Every day, the dairy industry generates a massive amount of whey as a byproduct. 2.2 pounds or 1 kilogram of cheese results in 20 pounds or 9 kilograms of whey being generated. That amounts to over 14 million US tons or 12.5 million metric tons of this liquid every year in developed countries. Some of it is turned into whey drinks with various fruit and other flavorings. Whey’s lactose and proteins may be extracted for further use as basic materials in medicines or infant formula.
But after the proteins and lactose have been isolated, you’re left with molasses. Because of its relatively high salt content, getting rid of this molasses has been a huge hassle and expense, up until recently.
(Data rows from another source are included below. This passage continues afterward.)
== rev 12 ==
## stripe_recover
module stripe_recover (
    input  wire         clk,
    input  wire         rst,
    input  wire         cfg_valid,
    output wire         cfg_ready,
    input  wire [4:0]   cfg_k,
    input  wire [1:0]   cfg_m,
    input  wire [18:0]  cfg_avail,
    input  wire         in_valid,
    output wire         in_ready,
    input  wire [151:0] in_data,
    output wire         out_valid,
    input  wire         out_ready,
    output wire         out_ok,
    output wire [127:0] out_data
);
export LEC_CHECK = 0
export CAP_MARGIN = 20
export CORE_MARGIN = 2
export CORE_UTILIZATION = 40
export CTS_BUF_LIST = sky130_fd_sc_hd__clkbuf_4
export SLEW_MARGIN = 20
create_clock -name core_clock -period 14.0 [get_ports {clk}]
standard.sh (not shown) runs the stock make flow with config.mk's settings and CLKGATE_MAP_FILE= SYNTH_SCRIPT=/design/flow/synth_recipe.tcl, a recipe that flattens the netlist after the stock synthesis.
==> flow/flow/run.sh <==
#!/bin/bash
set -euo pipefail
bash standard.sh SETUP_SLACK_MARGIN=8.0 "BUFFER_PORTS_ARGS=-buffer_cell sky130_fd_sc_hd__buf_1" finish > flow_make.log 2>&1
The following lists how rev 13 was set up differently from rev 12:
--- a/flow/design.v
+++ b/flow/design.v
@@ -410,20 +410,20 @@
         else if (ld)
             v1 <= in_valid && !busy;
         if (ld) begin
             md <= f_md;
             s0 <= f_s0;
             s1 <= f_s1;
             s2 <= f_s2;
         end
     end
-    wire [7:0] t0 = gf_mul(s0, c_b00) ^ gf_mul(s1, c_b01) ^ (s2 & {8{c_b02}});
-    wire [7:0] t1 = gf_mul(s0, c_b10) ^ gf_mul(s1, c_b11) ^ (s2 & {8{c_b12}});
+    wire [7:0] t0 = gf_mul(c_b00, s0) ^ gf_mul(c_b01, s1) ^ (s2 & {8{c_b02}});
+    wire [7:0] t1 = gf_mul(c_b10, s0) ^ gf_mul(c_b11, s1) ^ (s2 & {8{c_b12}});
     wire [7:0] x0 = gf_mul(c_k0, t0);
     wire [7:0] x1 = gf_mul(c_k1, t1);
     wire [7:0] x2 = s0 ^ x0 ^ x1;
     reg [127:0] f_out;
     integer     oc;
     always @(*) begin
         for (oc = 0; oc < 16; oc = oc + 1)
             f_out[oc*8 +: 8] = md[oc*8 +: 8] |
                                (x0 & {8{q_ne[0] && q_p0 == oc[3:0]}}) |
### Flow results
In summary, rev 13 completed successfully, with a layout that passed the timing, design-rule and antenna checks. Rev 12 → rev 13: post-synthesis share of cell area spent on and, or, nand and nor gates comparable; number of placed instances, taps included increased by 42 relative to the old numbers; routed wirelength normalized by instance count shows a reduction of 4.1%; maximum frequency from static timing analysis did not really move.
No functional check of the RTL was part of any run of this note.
This design comes from an exercise in tuning for small area, a short achievable clock period and few clock cycles on the open sky130 flow, not from production work. At most, simulation tests tie the RTL to the original design; equivalence was not proved. Power and IR drop assume default switching activity.

Design kn4_mx_pack, start of the top module:
module kn4_mx_pack (
    input  wire         clk,
    input  wire         rst,           
    input  wire         in_valid,
    output wire         in_ready,
    input  wire [31:0]  in_data,       
    input  wire [1:0]   in_fmt,        
    input  wire [2:0]   in_rnd,        
    output reg          out_valid,
    input  wire         out_ready,
    output reg  [7:0]   out_scale,     
    output reg  [255:0] out_elem,      
    output reg  [3:0]   out_flags      
);
Size: about 880 flip-flops, roughly 310 I/O pins, ~32,000 um^2 of cells after synthesis.
Settings: LEC_CHECK=0, CAP_MARGIN=20, CORE_MARGIN=2, CORE_UTILIZATION=60, CTS_CLUSTER_DIAMETER=60, CTS_CLUSTER_SIZE=30, PLACE_DENSITY=0.7, SLEW_MARGIN=20; clock period 15.0 ns.
standard.sh (not shown) runs the stock make flow with config.mk's settings and CLKGATE_MAP_FILE= SYNTH_SCRIPT=/design/flow/synth_recipe.tcl, a recipe that flattens the netlist after the stock synthesis.
==> flow/flow/run.sh <==
#!/bin/bash
# Own layout flow: the standard synthesis unchanged, then the standard ORFS
# layout with plain buffers on the ports and timing repair aimed below the
# clock period (SETUP_SLACK_MARGIN) so that the achieved period shrinks.
set -euo pipefail
MARGIN=${MARGIN:-10.9}
bash standard.sh synth > synth.log 2>&1
bash standard.sh "BUFFER_PORTS_ARGS=-buffer_cell sky130_fd_sc_hd__buf_1" \
    "SETUP_SLACK_MARGIN=$MARGIN" finish > layout.log 2>&1
The baseline produced a clean layout.
Background: an optimization exercise with open tools, aiming at small area. Do not read the settings as production practice. Function was not checked in any run shown here: the RTL went through the layout flow alone.

==> design/flow/config.mk <==
export PLATFORM = sky130hd
export DESIGN_NAME = qfb_if
export DESIGN_NICKNAME = qfb_if
export VERILOG_FILES = /design/flow/design.v
export SDC_FILE = /design/flow/constraint.sdc
export NUM_CORES = 8
export LEC_CHECK = 0
export CAP_MARGIN = 20
export CORE_MARGIN = 2
export CORE_UTILIZATION = 40
export SLEW_MARGIN = 20
==> design/flow/constraint.sdc <==
create_clock -name core_clock -period 200.0 [get_ports {clk}]
set_input_delay 40.0000 -clock core_clock [delete_from_list [all_inputs] [get_ports {clk}]]
set_output_delay 40.0000 -clock core_clock [all_outputs]
set_load 0.01 [all_outputs]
Obtained from whey molasses instead of oil
Scientists from the Dresden University of Technology and the Fraunhofer IKTS have devised a method to extract valuable ethyl acetate from molasses. Surfaces cleaned using this colorless solvent are also used in the creation of adhesives, printing inks, and varnishes. For the longest time, ethyl acetate was made from natural gas and petroleum byproducts.
Now, ethyl acetate made from whey might serve as a more eco-friendly and long-lasting option. Unlike many common solvents, organic ethyl acetate breaks down rapidly in the presence of microorganisms, and it doesn’t rely on the increasingly precious resources of gas and oil. Additionally, this ethyl acetate extraction method provides a means of recycling whey molasses, therefore avoiding the high costs associated with its former disposal.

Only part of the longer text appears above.